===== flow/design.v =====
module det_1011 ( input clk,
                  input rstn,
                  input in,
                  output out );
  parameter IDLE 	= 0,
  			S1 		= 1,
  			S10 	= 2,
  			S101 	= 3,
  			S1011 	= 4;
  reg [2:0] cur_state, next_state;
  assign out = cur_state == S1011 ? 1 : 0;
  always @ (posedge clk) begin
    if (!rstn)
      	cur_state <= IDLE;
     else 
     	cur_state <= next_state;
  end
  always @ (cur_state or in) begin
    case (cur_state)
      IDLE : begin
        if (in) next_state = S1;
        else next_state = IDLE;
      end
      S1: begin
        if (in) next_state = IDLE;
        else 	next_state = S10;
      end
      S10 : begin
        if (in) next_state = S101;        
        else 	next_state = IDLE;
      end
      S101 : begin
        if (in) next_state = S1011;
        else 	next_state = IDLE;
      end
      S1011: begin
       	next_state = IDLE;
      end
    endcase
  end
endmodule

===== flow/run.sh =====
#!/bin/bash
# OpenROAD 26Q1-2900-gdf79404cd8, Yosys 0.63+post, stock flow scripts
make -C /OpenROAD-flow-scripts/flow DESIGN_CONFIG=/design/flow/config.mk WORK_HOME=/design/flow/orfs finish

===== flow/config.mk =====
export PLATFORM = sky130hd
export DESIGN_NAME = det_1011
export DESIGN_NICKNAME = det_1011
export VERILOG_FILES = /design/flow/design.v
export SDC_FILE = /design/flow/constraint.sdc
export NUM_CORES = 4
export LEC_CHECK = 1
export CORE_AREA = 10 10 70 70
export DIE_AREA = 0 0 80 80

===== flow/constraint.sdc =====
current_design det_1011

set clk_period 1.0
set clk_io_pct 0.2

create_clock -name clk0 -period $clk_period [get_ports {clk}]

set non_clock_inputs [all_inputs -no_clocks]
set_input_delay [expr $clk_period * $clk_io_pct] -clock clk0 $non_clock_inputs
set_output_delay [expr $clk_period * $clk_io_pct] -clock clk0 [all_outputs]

...

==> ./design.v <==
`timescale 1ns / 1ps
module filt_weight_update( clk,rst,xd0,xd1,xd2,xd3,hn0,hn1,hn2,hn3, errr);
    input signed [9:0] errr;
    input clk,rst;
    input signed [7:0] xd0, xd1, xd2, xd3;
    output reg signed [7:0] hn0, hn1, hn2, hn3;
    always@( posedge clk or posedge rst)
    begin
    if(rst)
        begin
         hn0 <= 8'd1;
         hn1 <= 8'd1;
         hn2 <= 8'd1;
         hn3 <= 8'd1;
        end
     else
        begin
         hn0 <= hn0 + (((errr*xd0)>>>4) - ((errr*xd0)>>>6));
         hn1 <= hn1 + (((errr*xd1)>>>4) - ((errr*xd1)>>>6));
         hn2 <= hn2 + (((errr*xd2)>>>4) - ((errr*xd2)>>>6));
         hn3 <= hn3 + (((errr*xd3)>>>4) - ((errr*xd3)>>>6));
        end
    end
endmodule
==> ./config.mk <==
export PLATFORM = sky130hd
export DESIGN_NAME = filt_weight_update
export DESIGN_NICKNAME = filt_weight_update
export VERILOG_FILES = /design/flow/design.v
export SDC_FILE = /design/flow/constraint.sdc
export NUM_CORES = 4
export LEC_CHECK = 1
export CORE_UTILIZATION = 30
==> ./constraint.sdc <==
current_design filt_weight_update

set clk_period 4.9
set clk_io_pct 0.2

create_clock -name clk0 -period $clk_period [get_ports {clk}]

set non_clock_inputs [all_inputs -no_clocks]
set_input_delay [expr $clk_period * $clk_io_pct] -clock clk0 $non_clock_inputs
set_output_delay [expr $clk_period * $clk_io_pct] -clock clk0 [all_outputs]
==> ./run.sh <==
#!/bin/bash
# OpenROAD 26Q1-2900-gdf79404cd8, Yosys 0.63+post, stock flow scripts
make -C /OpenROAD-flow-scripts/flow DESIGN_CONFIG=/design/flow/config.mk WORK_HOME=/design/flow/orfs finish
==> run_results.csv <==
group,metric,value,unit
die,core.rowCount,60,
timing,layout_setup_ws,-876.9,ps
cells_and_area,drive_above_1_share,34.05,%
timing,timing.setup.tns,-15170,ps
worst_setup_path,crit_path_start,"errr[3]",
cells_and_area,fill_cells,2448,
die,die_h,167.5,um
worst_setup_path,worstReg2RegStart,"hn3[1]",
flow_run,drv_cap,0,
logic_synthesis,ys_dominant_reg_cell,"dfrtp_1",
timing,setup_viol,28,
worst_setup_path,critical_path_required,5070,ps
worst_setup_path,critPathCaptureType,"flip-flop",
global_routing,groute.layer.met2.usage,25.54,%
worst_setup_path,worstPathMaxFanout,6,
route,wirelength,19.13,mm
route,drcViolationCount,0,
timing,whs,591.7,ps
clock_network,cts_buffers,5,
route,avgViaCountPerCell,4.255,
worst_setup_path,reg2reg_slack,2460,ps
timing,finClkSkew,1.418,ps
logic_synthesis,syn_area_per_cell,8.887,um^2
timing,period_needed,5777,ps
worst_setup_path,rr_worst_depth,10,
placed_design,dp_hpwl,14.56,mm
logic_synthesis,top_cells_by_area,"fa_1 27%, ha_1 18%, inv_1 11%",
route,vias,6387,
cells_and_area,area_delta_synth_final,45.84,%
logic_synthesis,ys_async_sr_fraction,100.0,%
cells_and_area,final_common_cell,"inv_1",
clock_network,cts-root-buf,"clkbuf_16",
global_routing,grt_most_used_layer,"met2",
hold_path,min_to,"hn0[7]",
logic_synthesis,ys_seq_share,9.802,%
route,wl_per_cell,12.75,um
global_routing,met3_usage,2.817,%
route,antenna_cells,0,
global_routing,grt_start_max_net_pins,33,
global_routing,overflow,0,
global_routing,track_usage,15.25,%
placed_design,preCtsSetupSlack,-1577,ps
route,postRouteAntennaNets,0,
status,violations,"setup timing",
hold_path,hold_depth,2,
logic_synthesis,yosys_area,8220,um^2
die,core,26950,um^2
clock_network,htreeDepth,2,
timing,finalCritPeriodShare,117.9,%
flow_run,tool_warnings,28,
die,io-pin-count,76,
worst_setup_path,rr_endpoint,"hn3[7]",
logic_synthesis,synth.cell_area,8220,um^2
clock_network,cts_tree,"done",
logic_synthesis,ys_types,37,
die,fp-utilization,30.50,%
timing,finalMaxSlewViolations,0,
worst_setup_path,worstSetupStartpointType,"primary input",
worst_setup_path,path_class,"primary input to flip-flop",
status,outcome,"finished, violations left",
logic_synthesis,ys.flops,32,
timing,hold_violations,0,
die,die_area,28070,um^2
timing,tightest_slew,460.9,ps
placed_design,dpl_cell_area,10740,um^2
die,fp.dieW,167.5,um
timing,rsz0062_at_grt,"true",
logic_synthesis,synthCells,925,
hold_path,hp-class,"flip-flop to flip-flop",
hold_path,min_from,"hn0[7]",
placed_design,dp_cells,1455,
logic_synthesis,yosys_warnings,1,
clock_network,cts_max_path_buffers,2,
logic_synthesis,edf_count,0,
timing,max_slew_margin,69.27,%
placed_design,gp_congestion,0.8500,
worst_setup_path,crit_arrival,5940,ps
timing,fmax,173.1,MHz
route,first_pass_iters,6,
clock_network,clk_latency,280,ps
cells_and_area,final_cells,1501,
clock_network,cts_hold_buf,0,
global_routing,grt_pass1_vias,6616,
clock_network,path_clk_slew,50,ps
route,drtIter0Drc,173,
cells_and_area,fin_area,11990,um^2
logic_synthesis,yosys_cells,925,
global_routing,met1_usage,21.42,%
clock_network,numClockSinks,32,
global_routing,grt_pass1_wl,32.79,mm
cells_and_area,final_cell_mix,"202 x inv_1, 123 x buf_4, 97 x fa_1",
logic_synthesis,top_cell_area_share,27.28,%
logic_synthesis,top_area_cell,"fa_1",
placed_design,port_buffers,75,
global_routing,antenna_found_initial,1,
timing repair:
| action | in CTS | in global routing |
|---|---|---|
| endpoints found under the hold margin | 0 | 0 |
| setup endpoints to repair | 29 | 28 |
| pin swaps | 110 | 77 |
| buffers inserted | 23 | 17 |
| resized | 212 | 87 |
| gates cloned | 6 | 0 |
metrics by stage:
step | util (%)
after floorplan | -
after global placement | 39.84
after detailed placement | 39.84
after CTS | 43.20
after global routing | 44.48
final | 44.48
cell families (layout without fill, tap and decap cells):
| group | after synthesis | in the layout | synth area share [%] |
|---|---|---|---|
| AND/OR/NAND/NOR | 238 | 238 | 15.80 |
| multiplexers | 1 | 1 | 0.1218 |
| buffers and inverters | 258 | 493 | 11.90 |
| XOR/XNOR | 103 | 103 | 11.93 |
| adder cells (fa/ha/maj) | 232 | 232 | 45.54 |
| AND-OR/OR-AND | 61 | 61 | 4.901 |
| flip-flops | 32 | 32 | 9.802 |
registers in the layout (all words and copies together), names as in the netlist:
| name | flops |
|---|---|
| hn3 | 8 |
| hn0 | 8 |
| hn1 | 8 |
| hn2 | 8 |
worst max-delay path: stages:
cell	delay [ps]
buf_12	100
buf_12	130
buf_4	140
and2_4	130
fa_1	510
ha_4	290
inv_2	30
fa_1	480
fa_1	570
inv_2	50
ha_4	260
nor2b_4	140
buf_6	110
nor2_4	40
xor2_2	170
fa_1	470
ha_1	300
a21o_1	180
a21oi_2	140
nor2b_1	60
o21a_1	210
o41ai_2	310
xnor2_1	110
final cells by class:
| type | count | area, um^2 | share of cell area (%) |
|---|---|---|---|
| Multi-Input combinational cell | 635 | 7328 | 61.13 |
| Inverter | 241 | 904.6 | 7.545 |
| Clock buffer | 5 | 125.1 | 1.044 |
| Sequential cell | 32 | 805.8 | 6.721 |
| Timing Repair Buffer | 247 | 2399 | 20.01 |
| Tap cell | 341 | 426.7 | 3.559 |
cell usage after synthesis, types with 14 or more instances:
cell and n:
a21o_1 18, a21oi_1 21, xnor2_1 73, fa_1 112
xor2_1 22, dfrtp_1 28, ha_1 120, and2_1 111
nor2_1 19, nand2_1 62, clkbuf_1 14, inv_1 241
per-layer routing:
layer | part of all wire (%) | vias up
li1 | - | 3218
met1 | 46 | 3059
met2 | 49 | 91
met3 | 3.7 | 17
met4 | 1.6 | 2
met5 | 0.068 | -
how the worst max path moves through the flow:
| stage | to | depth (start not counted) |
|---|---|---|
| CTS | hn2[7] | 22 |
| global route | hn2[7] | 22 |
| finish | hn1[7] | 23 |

Task item: Starting at the line that has "worst_setup_path,crit_arrival,5940,ps" in the records above, restate word for word every line until the one that has "resized | 212 | 87 |", and include that one as well.

Response for this exercise:
worst_setup_path,crit_arrival,5940,ps
timing,fmax,173.1,MHz
route,first_pass_iters,6,
clock_network,clk_latency,280,ps
cells_and_area,final_cells,1501,
clock_network,cts_hold_buf,0,
global_routing,grt_pass1_vias,6616,
clock_network,path_clk_slew,50,ps
route,drtIter0Drc,173,
cells_and_area,fin_area,11990,um^2
logic_synthesis,yosys_cells,925,
global_routing,met1_usage,21.42,%
clock_network,numClockSinks,32,
global_routing,grt_pass1_wl,32.79,mm
cells_and_area,final_cell_mix,"202 x inv_1, 123 x buf_4, 97 x fa_1",
logic_synthesis,top_cell_area_share,27.28,%
logic_synthesis,top_area_cell,"fa_1",
placed_design,port_buffers,75,
global_routing,antenna_found_initial,1,
timing repair:
| action | in CTS | in global routing |
|---|---|---|
| endpoints found under the hold margin | 0 | 0 |
| setup endpoints to repair | 29 | 28 |
| pin swaps | 110 | 77 |
| buffers inserted | 23 | 17 |
| resized | 212 | 87 |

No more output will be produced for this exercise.